The conditions on the $p_j$ and $q_j$ that I believe hold do not in fact hold. See the edit for the linked question showing this.
Let $A$ be a finite dimensional $\mathrm{C}^*$-algebra.
Suppose that $p$ is a projection and $\nu\in \mathcal{S}(A)$ a state such that $\nu(p)=1$. Consider projections $p_j,\,q_j$ such that $p_j\leq p$ and $q_j\leq p$. Consider $$\sum_{j=1}^n q_j\otimes p_j,$$ so that the $p_j$ may be taken as linearly independent.
Suppose now that:
$$\sum_{j=1}^n\nu(q_j) p_j=p.$$
Does it follow that $$\sum_{j=1}^n q_j\otimes p_j=p\otimes p?$$
Edit: Perhaps there are more conditions on the $p_j$ and $q_j$ that come from the context.
The element $$T(q)=\sum_{j=1}^nq_j\otimes p_j$$ is the image of a projection $q$ under a *-homomorphism $T:A\rightarrow A\otimes A$. My understanding, therefore, is that it can be written as a sum of elementary tensors $q_j\otimes p_j$, with the $q_j$ and $p_j$ projections.
My understanding is that for such a general element of $A\otimes A$, we can choose the $p_j$ to be linearly independent projections. Is this incorrect? Furthermore, can we also take the $q_j$ to be linearly independent (or just the $p_j$)? Perhaps even then we can take the $q_j$ and $p_j$ to be orthogonal?

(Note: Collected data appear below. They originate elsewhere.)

**config.mk**
```make
export PLATFORM = sky130hd
export DESIGN_NAME = wb_arbiter
export DESIGN_NICKNAME = d
export VERILOG_FILES = /design/src/rtl/wb_arbiter_pkg.sv /design/src/rtl/wb_arbiter_fifo.sv /design/src/rtl/wb_arbiter.sv
export SDC_FILE = /design/constraint.sdc
export NUM_CORES = 1
export LEC_CHECK = 0
export CAP_MARGIN = 15
export CORE_MARGIN = 2
export CORE_UTILIZATION = 46
export DETAILED_ROUTE_END_ITERATION = 8
export GPL_ROUTABILITY_DRIVEN = 0
export PLACE_DENSITY = 0.83
export SLEW_MARGIN = 30
export SYNTH_ARGS = -nofsm -noshare
export SYNTH_HDL_FRONTEND = slang
export SYNTH_HIERARCHICAL = 1
export SYNTH_SLANG_ARGS = --single-unit
```
**constraint.sdc**
```tcl
create_clock -name clk -period 3.7 [get_ports clk]
set_input_delay 0.37 -clock clk [delete_from_list [all_inputs] [get_ports clk]]
set_output_delay 0.37 -clock clk [all_outputs]
set_load 0.01 [all_outputs]
```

These questions are asked here.
A fuller context is here.
If you put no restrictions on the $q_j$, in particular if you allow $\nu(q_j)=0$, then the answer is obviously no because you can choose $p_1,\ldots,p_n=p$, $q_1=p$ with $\nu(q_1)=1$ and $\nu(q_2)=0$ and $q_3=\cdots=q_n=q_2$. Then your condition is satisfied and $$ \sum_jq_j\otimes p_j=p\otimes p+\left(\sum_{j\geq2}q_j\right)\otimes p. $$
If you require $\nu(q_j)>0$ for all $j$ your condition can still fail. Suppose that $p=p_1+p_2$, with $\nu(p_1)=1$. Let $q_1=q_2=p_1$. Then $$ \sum_j\nu(q_j)p_j=p_1+p_2=p, $$ while $$ \sum_j q_j\otimes p_j=p_1\otimes p_1+p_1\otimes p_2=p_1\otimes p $$ is a proper subprojection of $p\otimes p$.